はなさないで

snowdrop

今は昔

「右足から左足に移るとき、かならずどちらかの手をつけたままにしてください。離さないように」

 スクールに通っていたとき、インストラクターから、よく耳にした言葉である。

 エネルギーワークであるのはもちろん、施術中に手を離すと、お休みになられているお客様が終わったと勘違いされたり、リラックスの妨げにもなったりしてしまう。

 なにより、離した手を再びお客様のおみ足に触れると、冷たさに不快感を与えかねない。

 治療を目的にしている接骨院とはちがい、癒しとリラクゼーションの提供を目的としているサロンでは、施術中に手を離したりしない。

 癒しを求めて来店されるお客様が、なにに対して高い金額を支払っているのかといえば、技術と接客とリラックスできる時間である。

 プロ意識をもってサロンに勤務しているスタッフは、そのことを理解して働いているからこそ、対応するお客様一人ひとりを大切にしている。

 サロンで働くことを夢見て通うスクール生に、インストラクターは丁寧に指導していた。

 そもそも、安くない受講料を支払って毎回、遠方より通いにきているスクール生は、会社にとってはお客様である。やさしく、わかりやすく、感じよく接して教えてくれる。

 卒業後は、習得した技術をどのように活用するか、相談にも乗ってくれていた。

 求人は少なく、選択肢はボランティア活動か独立開業、サロン勤務するための研修があることを教えられた。

 サロンの施術を受けて気に入ったから受講した人より、手に職をと考えて入ってきた人の方が多かった。

 卒業生の同期には、独立開業した人は多く、開業の手伝いによく出かけた。

 そんな人たちを見ながら、実際やろうとすると、足らないものが多すぎるのは明白だった。

 だからといって、目的があってはじめたこと。卒業後も、練習しに通ってはインストラクターに相談していた。

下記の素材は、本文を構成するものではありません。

This is an optimization exercise on Yosys and OpenROAD, whose aim is a short achievable clock period and few clock cycles, not a production implementation. Function was checked by simulation only, so behaviour that the tests miss may differ from the original. The clock cells of this run come from the design's own scripts or RTL, not from TritonCTS. The flow treats the clock pin as an ideal source. Dropping or thinning the clock tree relies on that and would not hold on a real chip. Power is estimated from default activity; no workload was simulated.

## flow/config.mk

```make
export PLATFORM = sky130hd
export DESIGN_NAME = processor
export DESIGN_NICKNAME = processor
export VERILOG_FILES = /design/flow/design.v
export SDC_FILE = /design/flow/constraint.sdc
export NUM_CORES = 8
export LEC_CHECK = 0
export CAP_MARGIN = 20
export CORE_MARGIN = 2
export CORE_UTILIZATION = 50
export SLEW_MARGIN = 20
export SYNTH_HIERARCHICAL = 1
export SYNTH_MINIMUM_KEEP_SIZE = 0
```

## flow/constraint.sdc

```tcl
create_clock -name core_clock -period 10.0 [get_ports {clock}]
set_input_delay 2.0000 -clock core_clock [delete_from_list [all_inputs] [get_ports {clock}]]
set_output_delay 2.0000 -clock core_clock [all_outputs]
set_load 0.01 [all_outputs]
```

 独立開業するための、さらなる技術と接客などを学びに出かけもした。

 独立開業する人たちに声をかけられ、一緒に店を立ち上げ、楽しく働いた。

 ただ、疑問が沸く。

 はたして直営サロンの真似事をしたかったのか。

 はじめるきっかけは、あるサロンを間近で見たことだったと思い出す。

 たいした知識も情報すら持ち合わせていなかったけど、強烈に飛び込んできた光景は、なぜか脳裏に焼きついてしまった。

 できるできないは関係ない。

 行きたいかどうかの自問に、考える時間は必要なかった。

 初夏となってから、旅行カバンを引きながら電車に乗り込み、西へ向かった。

 そんな物語のはじまりの場所であったスクール。各地方に点在していたものの、すべてなくなり、いまでは東京本校のみとなってしまったとさ。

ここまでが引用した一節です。